Baśniowa podróż w nieznane Lachawiec Wiktoria

Transkrypt

Baśniowa podróż w nieznane Lachawiec Wiktoria
Autor: Wiki
Baśniowa podróż w nieznane
To, o czym chcę wam opowiedzieć, wydarzyło się latem, gdy wyruszyłam
pociągiem do mojej cioci na wieś. Mama jak zwykle obudziła mnie rano, zrobiła
śniadanie i wyszła do pracy. Ja ubrałam się i poszłam po walizkę. Perspektywa
spędzenia dwóch miesięcy u cioci na wsi nie cieszyła mnie zbytnio. Kiedy
spojrzałam na zegarek, była już dziewiąta. Nadszedł czas opuszczenia mojego
przytulnego domku i wyruszenia w drogę. Włożyłam ulubione trampki
i pośpiesznie wyszłam, aby nie spóźnić się na pociąg. Niecałe pół godziny
później zajmowałam już miejsce w przedziale.
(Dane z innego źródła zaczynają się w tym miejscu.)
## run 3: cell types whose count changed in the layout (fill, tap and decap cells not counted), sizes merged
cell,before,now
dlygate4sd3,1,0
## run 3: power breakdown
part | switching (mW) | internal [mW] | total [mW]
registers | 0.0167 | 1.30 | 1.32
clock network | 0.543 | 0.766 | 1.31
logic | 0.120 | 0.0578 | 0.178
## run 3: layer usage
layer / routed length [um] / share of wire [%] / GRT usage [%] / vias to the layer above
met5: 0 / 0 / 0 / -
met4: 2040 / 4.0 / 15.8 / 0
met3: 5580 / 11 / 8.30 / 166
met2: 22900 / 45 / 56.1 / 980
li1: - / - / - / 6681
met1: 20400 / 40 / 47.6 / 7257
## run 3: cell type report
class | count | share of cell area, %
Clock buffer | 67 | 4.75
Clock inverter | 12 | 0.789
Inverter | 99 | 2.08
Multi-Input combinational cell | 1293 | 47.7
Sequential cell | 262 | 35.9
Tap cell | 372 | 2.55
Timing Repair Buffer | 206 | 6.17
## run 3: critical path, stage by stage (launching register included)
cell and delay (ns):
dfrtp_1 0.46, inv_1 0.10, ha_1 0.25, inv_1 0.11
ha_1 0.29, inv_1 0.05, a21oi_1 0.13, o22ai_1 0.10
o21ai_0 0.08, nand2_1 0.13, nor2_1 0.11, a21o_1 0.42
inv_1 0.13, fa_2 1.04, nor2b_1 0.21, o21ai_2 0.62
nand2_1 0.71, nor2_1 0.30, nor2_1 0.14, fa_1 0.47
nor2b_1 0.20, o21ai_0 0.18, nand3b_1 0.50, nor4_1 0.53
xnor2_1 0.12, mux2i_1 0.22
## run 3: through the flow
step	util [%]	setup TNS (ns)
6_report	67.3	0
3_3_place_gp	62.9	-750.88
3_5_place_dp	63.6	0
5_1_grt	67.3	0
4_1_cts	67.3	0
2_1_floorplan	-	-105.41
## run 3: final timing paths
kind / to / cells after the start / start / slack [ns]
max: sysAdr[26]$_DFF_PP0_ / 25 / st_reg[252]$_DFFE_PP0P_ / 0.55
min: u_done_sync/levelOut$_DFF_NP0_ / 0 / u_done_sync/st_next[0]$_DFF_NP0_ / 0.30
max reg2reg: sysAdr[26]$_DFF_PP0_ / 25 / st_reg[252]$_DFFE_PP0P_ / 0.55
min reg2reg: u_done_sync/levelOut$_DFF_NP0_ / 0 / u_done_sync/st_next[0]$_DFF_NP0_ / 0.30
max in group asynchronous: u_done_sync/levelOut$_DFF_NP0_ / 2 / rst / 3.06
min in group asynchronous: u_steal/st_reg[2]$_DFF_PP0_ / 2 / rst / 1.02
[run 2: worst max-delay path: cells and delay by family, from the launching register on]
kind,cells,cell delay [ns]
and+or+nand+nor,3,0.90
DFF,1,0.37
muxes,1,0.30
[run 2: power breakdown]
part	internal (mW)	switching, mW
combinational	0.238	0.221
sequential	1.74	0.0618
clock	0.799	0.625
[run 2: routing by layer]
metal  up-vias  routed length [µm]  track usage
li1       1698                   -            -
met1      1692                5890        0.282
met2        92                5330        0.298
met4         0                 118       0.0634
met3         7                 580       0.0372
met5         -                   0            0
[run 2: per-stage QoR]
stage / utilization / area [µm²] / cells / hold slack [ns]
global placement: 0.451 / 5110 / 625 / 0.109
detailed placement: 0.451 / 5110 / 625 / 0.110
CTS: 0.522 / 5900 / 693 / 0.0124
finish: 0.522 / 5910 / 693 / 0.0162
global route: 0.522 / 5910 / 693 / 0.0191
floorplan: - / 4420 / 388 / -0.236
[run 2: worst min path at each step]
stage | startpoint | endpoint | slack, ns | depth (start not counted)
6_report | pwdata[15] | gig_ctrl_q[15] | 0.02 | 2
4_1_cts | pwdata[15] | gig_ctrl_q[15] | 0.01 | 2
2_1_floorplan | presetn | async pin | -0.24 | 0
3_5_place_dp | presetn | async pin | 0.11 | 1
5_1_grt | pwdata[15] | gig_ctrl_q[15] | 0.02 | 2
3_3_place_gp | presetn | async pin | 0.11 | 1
File: src/design/pdm_defs.vh
`ifndef PDM_DEFS_VH
`define PDM_DEFS_VH
// Register addresses (chosen; none printed)
`define PDM_ADDR_MCU_CTRL    4'h0
`define PDM_ADDR_PORT_B_OUTPUT_DATA_OUT   4'h1
`define PDM_ADDR_PORT_B_OUTPUT_DATA_DIR   4'h2
`define PDM_ADDR_PORTD_OUT   4'h3
`define PDM_ADDR_PORTD_DIR   4'h4
`define PDM_ADDR_PORTD_IN    4'h5
`define PDM_ADDR_CLK_CTRL    4'h6
`define PDM_ADDR_MOD_MODE    4'h7
`define PDM_ADDR_PC_MASK     4'h8
`define PDM_ADDR_PC_CTRL     4'h9
`define PDM_ADDR_IRQ_STATUS  4'hA
`define PDM_ADDR_IRQ_MASK    4'hB
`define PDM_ADDR_PORT_B_OUTPUT_DATA_IN    4'hC
// mcu_control fields
`define PDM_MCU_PUD_BIT      4
`define PDM_MCU_VECTOR_TABLE_SELECT_BIT    1
`define PDM_MCU_VECTOR_CHANGE_ENABLE_BIT     0
`define PDM_MCU_WMASK        8'h13
`define PDM_MCU_RESET        8'h00
// clock_module_ctrl fields
`define PDM_CLK_CMM_LO       0
`define PDM_CLK_CMM_HI       1
`define PDM_CLK_EXT_CLOCK_SELECT_BIT    2
`define PDM_CLK_CSS_BIT      3
`define PDM_CLK_WMASK        8'h0F
// Modulator mode value selecting serial interface
`define PDM_MODE_SPI         4'h9
`define PDM_MODE_WMASK       8'h0F
// Pin change control: bit 0 group enable, bits 2:1 ext irq enables
`define PDM_PC_GRP_BIT       0
`define PDM_PC_EXT_IRQ_ZERO_BIT      1
`define PDM_PC_EXT_IRQ_ONE_BIT      2
`define PDM_PC_WMASK         8'h07
// Interrupt status bits
`define PDM_IRQ_PCHG_BIT     0
`define PDM_IRQ_CLKSW_BIT    1
`define PDM_IRQ_WMASK        8'h03
`define PDM_RESET_BYTE       8'h00
`endif

File: src/design/pdm_pin_cell.v
`default_nettype none
// One pin: normal port control with alternate overrides applied
module pdm_pin_cell (
  input  wire pull_disable,
  input  wire dir_bit,
  input  wire out_bit,
  input  wire pullup_override_en,
  input  wire pullup_override_val,
  input  wire direction_override_en,
  input  wire direction_override_val,
  input  wire value_override_en,
  input  wire value_override_val,
  input  wire input_enable_override_en,
  input  wire input_enable_override_val,
  output wire pad_out,
  output wire pad_oe_n,
  output wire pad_pullup,
  output wire input_enable
);
  wire eff_dir;
  wire eff_val;
  wire eff_pu;

  assign eff_dir = direction_override_en ? direction_override_val : dir_bit;
  assign eff_val = value_override_en ? value_override_val : out_bit;
  // Pull-up only for an input pin with data bit set; disable bit wins
  assign eff_pu  = pullup_override_en ? pullup_override_val
                 : (~eff_dir & out_bit & ~pull_disable);
  assign pad_out      = eff_val;
  assign pad_oe_n     = ~eff_dir;
  assign pad_pullup   = eff_pu;
  // Sleep gating of inputs lives elsewhere, so the plain enable is one
  assign input_enable = input_enable_override_en ? input_enable_override_val : 1'b1;
endmodule // pdm_pin_cell
`default_nettype wire

File: src/design/pdm_port_d_mux.v
`include "pdm_defs.vh"
`default_nettype none
module pdm_port_d_mux #(
  parameter WIDTH = 8
) (
  input  wire             ref_clk,
  input  wire             reset,
  input  wire [3:0]       reg_addr,
  input  wire [7:0]       reg_wdata,
  input  wire             reg_write,
  input  wire             reg_read,
  output reg  [7:0]       reg_rdata,
  input  wire [WIDTH-1:0] port_d_pad_in,
  output wire [WIDTH-1:0] port_d_pad_out,
  output wire [WIDTH-1:0] port_d_pad_oe_n,
  output wire [WIDTH-1:0] port_d_pad_pullup,
  input  wire [WIDTH-1:0] port_b_pad_in,
  output wire [WIDTH-1:0] port_b_pad_out,
  output wire [WIDTH-1:0] port_b_pad_oe_n,
  output wire [WIDTH-1:0] port_b_pad_pullup,
  input  wire             modulator_output_one,
  input  wire             modulator_output_one_en,
  input  wire             modulator_output_two,
  input  wire             modulator_output_two_en,
  input  wire             ext_clock_pin_zero,
  output reg              ext_clock_out,
  output reg              ext_clock_active,
  output reg              serial_in_pin,
  output reg              ext_irq_zero,
  output reg              ext_irq_one,
  output reg              timer_ext_clock_in,
  output reg              capture_input_pin,
  output reg  [WIDTH-1:0] pin_change_src,
  output reg              vector_table_select,
  output reg              vector_change_enable,
  output wire             irq
);
  // ==========================================================
  // Registers
  reg  [7:0]       mcu_control;
  reg  [7:0]       port_b_output_data;
  reg  [7:0]       port_b_direction;
  reg  [7:0]       port_d_out;
  reg  [7:0]       port_d_dir;
  reg  [7:0]       clock_module_ctrl;
  reg  [7:0]       modulator_mode_reg_b;
  reg  [7:0]       pc_mask;
  reg  [7:0]       pc_ctrl;
  reg  [7:0]       irq_status;
  reg  [7:0]       irq_mask;
  reg  [WIDTH-1:0] d_sync1;
  reg  [WIDTH-1:0] d_sync2;
  reg  [WIDTH-1:0] d_prev;
  reg  [WIDTH-1:0] b_sync1;
  reg  [WIDTH-1:0] b_sync2;
  reg              clk_sel_prev;
  reg  [7:0]       next_rdata;
  wire [WIDTH-1:0] d_in_en;
  wire [WIDTH-1:0] b_in_en;
  wire [WIDTH-1:0] d_direction_override_en;
  wire [WIDTH-1:0] d_value_override_en;
  wire [WIDTH-1:0] d_pvov;
  wire [WIDTH-1:0] d_input_enable_override_en;
  wire [WIDTH-1:0] d_gated;
  wire [WIDTH-1:0] d_readback;
  wire [WIDTH-1:0] d_out_view;
  wire [WIDTH-1:0] d_dir_view;
  wire [WIDTH-1:0] pc_event;
  wire             pullup_disable;
  wire             spi_mode;
  wire             clk_pd4;
  wire             clk_pc0;

  // ==========================================================
  // Override terms
  assign pullup_disable      = mcu_control[`PDM_MCU_PUD_BIT];
  assign spi_mode = (modulator_mode_reg_b[3:0] == `PDM_MODE_SPI);
  assign clk_pd4  = clock_module_ctrl[`PDM_CLK_CMM_HI] & clock_module_ctrl[`PDM_CLK_CMM_LO]
                  & clock_module_ctrl[`PDM_CLK_EXT_CLOCK_SELECT_BIT]
                  & clock_module_ctrl[`PDM_CLK_CSS_BIT];
  assign clk_pc0  = clock_module_ctrl[`PDM_CLK_CMM_HI] & clock_module_ctrl[`PDM_CLK_CMM_LO]
                  & ~clock_module_ctrl[`PDM_CLK_EXT_CLOCK_SELECT_BIT]
                  & clock_module_ctrl[`PDM_CLK_CSS_BIT];

  // Pin 7 forced input; pull-up stays on the normal path via data bit 7
  assign d_direction_override_en = {spi_mode, 3'b000, clk_pd4, 3'b000};
  assign d_value_override_en = {1'b0, modulator_output_two_en, modulator_output_one_en, 5'b00000};
  assign d_pvov = {1'b0, modulator_output_two, modulator_output_one, 5'b00000};
  assign d_input_enable_override_en = (pc_mask & {WIDTH{pc_ctrl[`PDM_PC_GRP_BIT]}})
                 | {4'b0000, pc_ctrl[`PDM_PC_EXT_IRQ_ONE_BIT], pc_ctrl[`PDM_PC_EXT_IRQ_ZERO_BIT], 2'b00};

  // Clock pin hides its data and direction bits from I/O use
  assign d_out_view = port_d_out & ~{3'b000, clk_pd4, 4'b0000};
  assign d_dir_view = port_d_dir & ~{3'b000, clk_pd4, 4'b0000};

  genvar i;
  generate
    for (i = 0; i < WIDTH; i = i + 1) begin : g_pin
      pdm_pin_cell u_d (
        .pull_disable              (pullup_disable),
        .dir_bit                   (d_dir_view[i]),
        .out_bit                   (d_out_view[i]),
        .pullup_override_en        (1'b0),
        .pullup_override_val       (1'b0),
        .direction_override_en     (d_direction_override_en[i]),
        .direction_override_val    (1'b0),
        .value_override_en         (d_value_override_en[i]),
        .value_override_val        (d_pvov[i]),
        .input_enable_override_en  (d_input_enable_override_en[i]),
        .input_enable_override_val (1'b1),
        .pad_out                   (port_d_pad_out[i]),
        .pad_oe_n                  (port_d_pad_oe_n[i]),
        .pad_pullup                (port_d_pad_pullup[i]),
        .input_enable              (d_in_en[i])
      );
      pdm_pin_cell u_b (
        .pull_disable              (pullup_disable),
        .dir_bit                   (port_b_direction[i]),
        .out_bit                   (port_b_output_data[i]),
        .pullup_override_en        (1'b0),
        .pullup_override_val       (1'b0),
        .direction_override_en     (1'b0),
        .direction_override_val    (1'b0),
        .value_override_en         (1'b0),
        .value_override_val        (1'b0),
        .input_enable_override_en  (1'b0),
        .input_enable_override_val (1'b0),
        .pad_out                   (port_b_pad_out[i]),
        .pad_oe_n                  (port_b_pad_oe_n[i]),
        .pad_pullup                (port_b_pad_pullup[i]),
        .input_enable              (b_in_en[i])
      );
    end
  endgenerate

  assign d_gated    = d_sync2 & d_in_en;
  assign d_readback = d_gated & ~{3'b000, clk_pd4, 4'b0000};
  assign pc_event   = (d_gated ^ d_prev) & pc_mask & {WIDTH{pc_ctrl[`PDM_PC_GRP_BIT]}};
  assign irq        = |(irq_status & irq_mask);

  // ==========================================================
  // Pin sampling and alternate inputs
  always @(posedge ref_clk) begin
    if (reset) begin
      d_sync1            <= {WIDTH{1'b0}};
      d_sync2            <= {WIDTH{1'b0}};
      d_prev             <= {WIDTH{1'b0}};
      b_sync1            <= {WIDTH{1'b0}};
      b_sync2            <= {WIDTH{1'b0}};
      serial_in_pin      <= 1'b0;
      ext_irq_zero       <= 1'b0;
      ext_irq_one        <= 1'b0;
      timer_ext_clock_in <= 1'b0;
      capture_input_pin  <= 1'b0;
      pin_change_src     <= {WIDTH{1'b0}};
      ext_clock_out      <= 1'b0;
      ext_clock_active   <= 1'b0;
      clk_sel_prev       <= 1'b0;
    end else begin
      d_sync1            <= port_d_pad_in;
      d_sync2            <= d_sync1;
      d_prev             <= d_gated;
      b_sync1            <= port_b_pad_in;
      b_sync2            <= b_sync1;
      serial_in_pin      <= d_gated[7];
      ext_irq_one        <= d_gated[3];
      ext_irq_zero       <= d_gated[2];
      timer_ext_clock_in <= d_gated[1];
      capture_input_pin  <= d_gated[0];
      pin_change_src     <= pc_event;
      // Sampled clocks are only fit for slow external clocks
      ext_clock_out      <= clk_pd4 ? d_sync2[4] : (clk_pc0 ? ext_clock_pin_zero : 1'b0);
      ext_clock_active   <= clk_pd4 | clk_pc0;
      clk_sel_prev       <= clk_pd4 | clk_pc0;
    end
  end

  // ==========================================================
  // Register writes and interrupt status
  always @(posedge ref_clk) begin
    if (reset) begin
      mcu_control          <= `PDM_MCU_RESET;
      port_b_output_data   <= `PDM_RESET_BYTE;
      port_b_direction     <= `PDM_RESET_BYTE;
      port_d_out           <= `PDM_RESET_BYTE;
      port_d_dir           <= `PDM_RESET_BYTE;
      clock_module_ctrl    <= `PDM_RESET_BYTE;
      modulator_mode_reg_b <= `PDM_RESET_BYTE;
      pc_mask              <= `PDM_RESET_BYTE;
      pc_ctrl              <= `PDM_RESET_BYTE;
      irq_status           <= `PDM_RESET_BYTE;
      irq_mask             <= `PDM_RESET_BYTE;
      vector_table_select  <= 1'b0;
      vector_change_enable <= 1'b0;
    end else begin
      if (reg_write) begin
        case (reg_addr)
          `PDM_ADDR_MCU_CTRL:   mcu_control <= reg_wdata & `PDM_MCU_WMASK;
          `PDM_ADDR_PORT_B_OUTPUT_DATA_OUT:  port_b_output_data <= reg_wdata;
          `PDM_ADDR_PORT_B_OUTPUT_DATA_DIR:  port_b_direction <= reg_wdata;
          `PDM_ADDR_PORTD_OUT:  port_d_out <= reg_wdata;
          `PDM_ADDR_PORTD_DIR:  port_d_dir <= reg_wdata;
          `PDM_ADDR_CLK_CTRL:   clock_module_ctrl <= reg_wdata & `PDM_CLK_WMASK;
          `PDM_ADDR_MOD_MODE:   modulator_mode_reg_b <= reg_wdata & `PDM_MODE_WMASK;
          `PDM_ADDR_PC_MASK:    pc_mask <= reg_wdata;
          `PDM_ADDR_PC_CTRL:    pc_ctrl <= reg_wdata & `PDM_PC_WMASK;
          `PDM_ADDR_IRQ_MASK:   irq_mask <= reg_wdata & `PDM_IRQ_WMASK;
          default: ;
        endcase
      end
      vector_table_select  <= mcu_control[`PDM_MCU_VECTOR_TABLE_SELECT_BIT];
      vector_change_enable <= mcu_control[`PDM_MCU_VECTOR_CHANGE_ENABLE_BIT];
      // Read clears status; a new event in the same cycle wins
      irq_status <= ((reg_read && reg_addr == `PDM_ADDR_IRQ_STATUS) ? 8'h00 : irq_status)
                  | {6'b000000, (clk_pd4 | clk_pc0) ^ clk_sel_prev, |pc_event};
    end
  end

  // ==========================================================
  // Read data, valid in the cycle after the strobe
  always @* begin
    case (reg_addr)
      `PDM_ADDR_MCU_CTRL:   next_rdata = mcu_control;
      `PDM_ADDR_PORT_B_OUTPUT_DATA_OUT:  next_rdata = port_b_output_data;
      `PDM_ADDR_PORT_B_OUTPUT_DATA_DIR:  next_rdata = port_b_direction;
      `PDM_ADDR_PORTD_OUT:  next_rdata = d_out_view;
      `PDM_ADDR_PORTD_DIR:  next_rdata = d_dir_view;
      `PDM_ADDR_PORTD_IN:   next_rdata = d_readback;
      `PDM_ADDR_CLK_CTRL:   next_rdata = clock_module_ctrl;
      `PDM_ADDR_MOD_MODE:   next_rdata = modulator_mode_reg_b;
      `PDM_ADDR_PC_MASK:    next_rdata = pc_mask;
      `PDM_ADDR_PC_CTRL:    next_rdata = pc_ctrl;
      `PDM_ADDR_IRQ_STATUS: next_rdata = irq_status;
      `PDM_ADDR_IRQ_MASK:   next_rdata = irq_mask;
      `PDM_ADDR_PORT_B_OUTPUT_DATA_IN:   next_rdata = b_sync2 & b_in_en;
      default:              next_rdata = 8'h00;
    endcase
  end

  always @(posedge ref_clk) begin
    if (reset) begin
      reg_rdata <= 8'h00;
    end else begin
      reg_rdata <= reg_read ? next_rdata : 8'h00;
    end
  end
endmodule // pdm_port_d_mux
`default_nettype wire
Odjazd miał być za pięć minut.
Chwilkę potem pociąg już jechał. Z początku wyjęłam książkę i zaczęłam
czytać. Nie za bardzo mi to szło, więc ją schowałam i postanowiłam, że na razie
będę podziwiała widoki za oknem. Strasznie mi się nudziło. Pragnęłam,
aby pociąg już dojechał na końcową stację. Spojrzałam na telefon… minęło
dopiero trzydzieści minut. Właśnie zasypiałam, gdy pociąg stanął na peronie.
Kątem oka spostrzegłam, że do pociągu wsiadła tylko jedna osoba i, niestety,
skierowała swe kroki do mojego przedziału. Ujrzałam chłopaka średniego
wzrostu o kruczoczarnych
włosach i dziwnym spojrzeniu. Jego oczy były
zielone z pomarańczowymi plamkami. Jeszcze nigdy takich nie widziałam.
Ubrany był w koszulkę jakiegoś zespołu –nie umiałam określić jakiego- oraz
czarne rurki.
- Czy mogę z tobą usiąść? – zapytał.
Przez chwilę zabrakło mi języka w buzi i nie potrafiłam wydobyć z siebie
ani słowa. Na szczęście szybko mi przeszło.
-Jasne, siadaj – odpowiedziałam.
-Jak masz na imię?
-Amanda. A ty ?
-Sebastian. Jadę do mojej babci na wieś. Masakra! Całe dwa miesiące na wsi.
1
-Ja też jadę na wieś, tyle że do cioci.
- O, a dokąd jedziesz?
- Hmmm… nazwa brzmi słodziutko: Miodowo.
-Naprawdę ? Ja też tam jadę!
-Przynajmniej jedną osobę już znam - rzuciłam.
I tak na miłej pogawędce minęły nam kolejne cztery godziny drogi. Sebastian
okazał się miłym towarzyszem podróży. Rozmawialiśmy o naszych pasjach,
marzeniach i rodzinie. Dowiedziałam się, że podobnie jak ja ma 13 lat i wkrótce
obchodzi urodziny. Chłopak bardzo mi się spodobał i naprawdę go polubiłam.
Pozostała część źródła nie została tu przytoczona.